(WHAT YOU NEED TO DO): Write out all of the entries exactly, please.

(Stored data)
* * * * * * *
<file path="src/rtl/mii_tx_framer_pkg.sv">
// Shared types and constants for the MII transmit framer and its nibble CRC.
package mii_tx_framer_pkg;

    typedef enum logic [2:0] {
        ST_IDLE,
        ST_PRE,
        ST_SFD,
        ST_DATA,
        ST_PAD,
        ST_FCS,
        ST_DROP,
        ST_IFG
    } state_t;

    localparam logic [3:0]  PREAMBLE_NIB = 4'h5;
    localparam logic [3:0]  SFD_NIB      = 4'hD;
    localparam logic [31:0] CRC_INIT     = 32'hFFFF_FFFF;
    localparam logic [31:0] CRC_RESIDUE  = 32'hC704_DD7B;
    localparam logic [31:0] CRC_POLY     = 32'h04C1_1DB7;

    // Number of 0x5 nibbles on the wire before the 0xD that closes the SFD.
    localparam int PRE_NIBBLES = 15;

    // FCS nibble k: inverted, bit-reversed crc[31-4k:28-4k].
    function automatic logic [3:0] fcs_nibble(input logic [31:0] crc, input logic [2:0] k);
        logic [31:0] sh;
        sh = crc << {k, 2'b00};
        return ~{sh[28], sh[29], sh[30], sh[31]};
    endfunction

endpackage

</file>
<file path="src/rtl/eth_crc32_d4.sv">
// Ethernet CRC-32 (poly 0x04C11DB7), MSB-first register, 4 input bits per clock
// taken LSB first (bit-reversed nibble input).
module eth_crc32_d4
    import mii_tx_framer_pkg::*;
(
    input  logic        clk,
    input  logic        rst,
    input  logic [3:0]  data_in,
    input  logic        crc_en,
    output logic [31:0] crc_out
);

    logic [31:0] crc_next;

    always_comb begin
        crc_next = crc_out;
        for (int i = 0; i < 4; i++) begin
            if (crc_next[31] ^ data_in[i]) begin
                crc_next = {crc_next[30:0], 1'b0} ^ CRC_POLY;
            end else begin
                crc_next = {crc_next[30:0], 1'b0};
            end
        end
    end

    always_ff @(posedge clk or posedge rst) begin
        if (rst) begin
            crc_out <= CRC_INIT;
        end else if (crc_en) begin
            crc_out <= crc_next;
        end
    end

endmodule

</file>
<file path="src/rtl/mii_tx_framer.sv">
// MII transmit framer: preamble/SFD, payload nibbles, zero pad, FCS and
// inter-frame gap from a byte stream; underrun aborts the frame with tx_er.
module mii_tx_framer
    import mii_tx_framer_pkg::*;
#(
    parameter int MIN_BYTES   = 60,
    parameter int IFG_NIBBLES = 24
) (
    input  logic       clk,
    input  logic       rst,
    input  logic [7:0] s_data,
    input  logic       s_valid,
    input  logic       s_last,
    output logic       s_ready,
    output logic [3:0] txd,
    output logic       tx_en,
    output logic       tx_er,
    output logic       busy
);

    localparam logic [10:0] MIN_CNT  = 11'(MIN_BYTES);
    localparam logic [15:0] PRE_LAST = 16'(PRE_NIBBLES - 2);
    localparam logic [15:0] IFG_LAST = 16'(IFG_NIBBLES - 1);

    state_t      state, state_nx;
    logic        phase, phase_nx;
    logic [10:0] count, count_nx, count_inc;
    logic [15:0] tick, tick_nx;
    logic [3:0]  txd_nx;
    logic        tx_en_nx, tx_er_nx;
    logic        crc_en, crc_init_q, crc_rst;
    logic [31:0] crc;

    // Handshake: a byte moves when s_valid && s_ready at a rising edge; s_valid
    // must then hold the byte and s_last steady until that edge.
    assign s_ready   = ((state == ST_DATA) && phase) || (state == ST_DROP);
    assign count_inc = (count == 11'h7FF) ? count : count + 11'd1;

    // Outputs are registered decisions of the current cycle, so the wire
    // shows each state's nibble one clock later; IDLE emits the first 0x5.
    always_comb begin
        state_nx = state;
        phase_nx = phase;
        count_nx = count;
        tick_nx  = tick;
        txd_nx   = 4'h0;
        tx_en_nx = 1'b0;
        tx_er_nx = 1'b0;
        crc_en   = 1'b0;
        case (state)
            ST_IDLE: begin
                if (s_valid) begin
                    state_nx = ST_PRE;
                    tx_en_nx = 1'b1;
                    txd_nx   = PREAMBLE_NIB;
                    tick_nx  = 16'd1;
                    count_nx = 11'd0;
                    phase_nx = 1'b0;
                end
            end
            ST_PRE: begin
                tx_en_nx = 1'b1;
                txd_nx   = PREAMBLE_NIB;
                tick_nx  = tick + 16'd1;
                if (tick == PRE_LAST) begin
                    state_nx = ST_SFD;
                    tick_nx  = 16'd0;
                end
            end
            ST_SFD: begin
                tx_en_nx = 1'b1;
                if (tick == 16'd0) begin
                    txd_nx  = PREAMBLE_NIB;
                    tick_nx = 16'd1;
                end else begin
                    txd_nx   = SFD_NIB;
                    state_nx = ST_DATA;
                    tick_nx  = 16'd0;
                    phase_nx = 1'b0;
                end
            end
            ST_DATA: begin
                tx_en_nx = 1'b1;
                if (!s_valid) begin
                    tx_er_nx = 1'b1;
                    state_nx = ST_DROP;
                end else begin
                    crc_en   = 1'b1;
                    phase_nx = ~phase;
                    if (!phase) begin
                        txd_nx = s_data[3:0];
                    end else begin
                        txd_nx   = s_data[7:4];
                        count_nx = count_inc;
                        if (s_last) begin
                            tick_nx  = 16'd0;
                            state_nx = (count_inc < MIN_CNT) ? ST_PAD : ST_FCS;
                        end
                    end
                end
            end
            ST_PAD: begin
                tx_en_nx = 1'b1;
                crc_en   = 1'b1;
                phase_nx = ~phase;
                if (phase) begin
                    count_nx = count_inc;
                    if (count_inc >= MIN_CNT) begin
                        state_nx = ST_FCS;
                        tick_nx  = 16'd0;
                    end
                end
            end
            ST_FCS: begin
                tx_en_nx = 1'b1;
                txd_nx   = fcs_nibble(crc, tick[2:0]);
                tick_nx  = tick + 16'd1;
                if (tick == 16'd7) begin
                    state_nx = ST_IFG;
                    tick_nx  = 16'd0;
                end
            end
            ST_DROP: begin
                if (s_valid && s_last) begin
                    state_nx = ST_IFG;
                    tick_nx  = 16'd0;
                end
            end
            ST_IFG: begin
                tick_nx = tick + 16'd1;
                if (tick == IFG_LAST) begin
                    state_nx = ST_IDLE;
                    tick_nx  = 16'd0;
                end
            end
            default: state_nx = ST_IDLE;
        endcase
    end

    always_ff @(posedge clk or posedge rst) begin
        if (rst) begin
            state      <= ST_IDLE;
            phase      <= 1'b0;
            count      <= 11'd0;
            tick       <= 16'd0;
            txd        <= 4'h0;
            tx_en      <= 1'b0;
            tx_er      <= 1'b0;
            busy       <= 1'b0;
            crc_init_q <= 1'b0;
        end else begin
            state      <= state_nx;
            phase      <= phase_nx;
            count      <= count_nx;
            tick       <= tick_nx;
            txd        <= txd_nx;
            tx_en      <= tx_en_nx;
            tx_er      <= tx_er_nx;
            busy       <= (state_nx != ST_IDLE);
            crc_init_q <= (state_nx == ST_PRE);
        end
    end

    // The CRC is held at its seed for the whole preamble by a glitch-free flop.
    assign crc_rst = rst | crc_init_q;

    eth_crc32_d4 u_crc (
        .clk     (clk),
        .rst     (crc_rst),
        .data_in (txd_nx),
        .crc_en  (crc_en),
        .crc_out (crc)
    );

endmodule
</file>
* * * * * * *
(WRITTEN REPLY):
<file path="src/rtl/mii_tx_framer_pkg.sv">
// Shared types and constants for the MII transmit framer and its nibble CRC.
package mii_tx_framer_pkg;

    typedef enum logic [2:0] {
        ST_IDLE,
        ST_PRE,
        ST_SFD,
        ST_DATA,
        ST_PAD,
        ST_FCS,
        ST_DROP,
        ST_IFG
    } state_t;

    localparam logic [3:0]  PREAMBLE_NIB = 4'h5;
    localparam logic [3:0]  SFD_NIB      = 4'hD;
    localparam logic [31:0] CRC_INIT     = 32'hFFFF_FFFF;
    localparam logic [31:0] CRC_RESIDUE  = 32'hC704_DD7B;
    localparam logic [31:0] CRC_POLY     = 32'h04C1_1DB7;

    // Number of 0x5 nibbles on the wire before the 0xD that closes the SFD.
    localparam int PRE_NIBBLES = 15;

    // FCS nibble k: inverted, bit-reversed crc[31-4k:28-4k].
    function automatic logic [3:0] fcs_nibble(input logic [31:0] crc, input logic [2:0] k);
        logic [31:0] sh;
        sh = crc << {k, 2'b00};
        return ~{sh[28], sh[29], sh[30], sh[31]};
    endfunction

endpackage

</file>
<file path="src/rtl/eth_crc32_d4.sv">
// Ethernet CRC-32 (poly 0x04C11DB7), MSB-first register, 4 input bits per clock
// taken LSB first (bit-reversed nibble input).
module eth_crc32_d4
    import mii_tx_framer_pkg::*;
(
    input  logic        clk,
    input  logic        rst,
    input  logic [3:0]  data_in,
    input  logic        crc_en,
    output logic [31:0] crc_out
);

    logic [31:0] crc_next;

    always_comb begin
        crc_next = crc_out;
        for (int i = 0; i < 4; i++) begin
            if (crc_next[31] ^ data_in[i]) begin
                crc_next = {crc_next[30:0], 1'b0} ^ CRC_POLY;
            end else begin
                crc_next = {crc_next[30:0], 1'b0};
            end
        end
    end

    always_ff @(posedge clk or posedge rst) begin
        if (rst) begin
            crc_out <= CRC_INIT;
        end else if (crc_en) begin
            crc_out <= crc_next;
        end
    end

endmodule

</file>
<file path="src/rtl/mii_tx_framer.sv">
// MII transmit framer: preamble/SFD, payload nibbles, zero pad, FCS and
// inter-frame gap from a byte stream; underrun aborts the frame with tx_er.
module mii_tx_framer
    import mii_tx_framer_pkg::*;
#(
    parameter int MIN_BYTES   = 60,
    parameter int IFG_NIBBLES = 24
) (
    input  logic       clk,
    input  logic       rst,
    input  logic [7:0] s_data,
    input  logic       s_valid,
    input  logic       s_last,
    output logic       s_ready,
    output logic [3:0] txd,
    output logic       tx_en,
    output logic       tx_er,
    output logic       busy
);

    localparam logic [10:0] MIN_CNT  = 11'(MIN_BYTES);
    localparam logic [15:0] PRE_LAST = 16'(PRE_NIBBLES - 2);
    localparam logic [15:0] IFG_LAST = 16'(IFG_NIBBLES - 1);

    state_t      state, state_nx;
    logic        phase, phase_nx;
    logic [10:0] count, count_nx, count_inc;
    logic [15:0] tick, tick_nx;
    logic [3:0]  txd_nx;
    logic        tx_en_nx, tx_er_nx;
    logic        crc_en, crc_init_q, crc_rst;
    logic [31:0] crc;

    // Handshake: a byte moves when s_valid && s_ready at a rising edge; s_valid
    // must then hold the byte and s_last steady until that edge.
    assign s_ready   = ((state == ST_DATA) && phase) || (state == ST_DROP);
    assign count_inc = (count == 11'h7FF) ? count : count + 11'd1;

    // Outputs are registered decisions of the current cycle, so the wire
    // shows each state's nibble one clock later; IDLE emits the first 0x5.
    always_comb begin
        state_nx = state;
        phase_nx = phase;
        count_nx = count;
        tick_nx  = tick;
        txd_nx   = 4'h0;
        tx_en_nx = 1'b0;
        tx_er_nx = 1'b0;
        crc_en   = 1'b0;
        case (state)
            ST_IDLE: begin
                if (s_valid) begin
                    state_nx = ST_PRE;
                    tx_en_nx = 1'b1;
                    txd_nx   = PREAMBLE_NIB;
                    tick_nx  = 16'd1;
                    count_nx = 11'd0;
                    phase_nx = 1'b0;
                end
            end
            ST_PRE: begin
                tx_en_nx = 1'b1;
                txd_nx   = PREAMBLE_NIB;
                tick_nx  = tick + 16'd1;
                if (tick == PRE_LAST) begin
                    state_nx = ST_SFD;
                    tick_nx  = 16'd0;
                end
            end
            ST_SFD: begin
                tx_en_nx = 1'b1;
                if (tick == 16'd0) begin
                    txd_nx  = PREAMBLE_NIB;
                    tick_nx = 16'd1;
                end else begin
                    txd_nx   = SFD_NIB;
                    state_nx = ST_DATA;
                    tick_nx  = 16'd0;
                    phase_nx = 1'b0;
                end
            end
            ST_DATA: begin
                tx_en_nx = 1'b1;
                if (!s_valid) begin
                    tx_er_nx = 1'b1;
                    state_nx = ST_DROP;
                end else begin
                    crc_en   = 1'b1;
                    phase_nx = ~phase;
                    if (!phase) begin
                        txd_nx = s_data[3:0];
                    end else begin
                        txd_nx   = s_data[7:4];
                        count_nx = count_inc;
                        if (s_last) begin
                            tick_nx  = 16'd0;
                            state_nx = (count_inc < MIN_CNT) ? ST_PAD : ST_FCS;
                        end
                    end
                end
            end
            ST_PAD: begin
                tx_en_nx = 1'b1;
                crc_en   = 1'b1;
                phase_nx = ~phase;
                if (phase) begin
                    count_nx = count_inc;
                    if (count_inc >= MIN_CNT) begin
                        state_nx = ST_FCS;
                        tick_nx  = 16'd0;
                    end
                end
            end
            ST_FCS: begin
                tx_en_nx = 1'b1;
                txd_nx   = fcs_nibble(crc, tick[2:0]);
                tick_nx  = tick + 16'd1;
                if (tick == 16'd7) begin
                    state_nx = ST_IFG;
                    tick_nx  = 16'd0;
                end
            end
            ST_DROP: begin
                if (s_valid && s_last) begin
                    state_nx = ST_IFG;
                    tick_nx  = 16'd0;
                end
            end
            ST_IFG: begin
                tick_nx = tick + 16'd1;
                if (tick == IFG_LAST) begin
                    state_nx = ST_IDLE;
                    tick_nx  = 16'd0;
                end
            end
            default: state_nx = ST_IDLE;
        endcase
    end

    always_ff @(posedge clk or posedge rst) begin
        if (rst) begin
            state      <= ST_IDLE;
            phase      <= 1'b0;
            count      <= 11'd0;
            tick       <= 16'd0;
            txd        <= 4'h0;
            tx_en      <= 1'b0;
            tx_er      <= 1'b0;
            busy       <= 1'b0;
            crc_init_q <= 1'b0;
        end else begin
            state      <= state_nx;
            phase      <= phase_nx;
            count      <= count_nx;
            tick       <= tick_nx;
            txd        <= txd_nx;
            tx_en      <= tx_en_nx;
            tx_er      <= tx_er_nx;
            busy       <= (state_nx != ST_IDLE);
            crc_init_q <= (state_nx == ST_PRE);
        end
    end

    // The CRC is held at its seed for the whole preamble by a glitch-free flop.
    assign crc_rst = rst | crc_init_q;

    eth_crc32_d4 u_crc (
        .clk     (clk),
        .rst     (crc_rst),
        .data_in (txd_nx),
        .crc_en  (crc_en),
        .crc_out (crc)
    );

endmodule
</file>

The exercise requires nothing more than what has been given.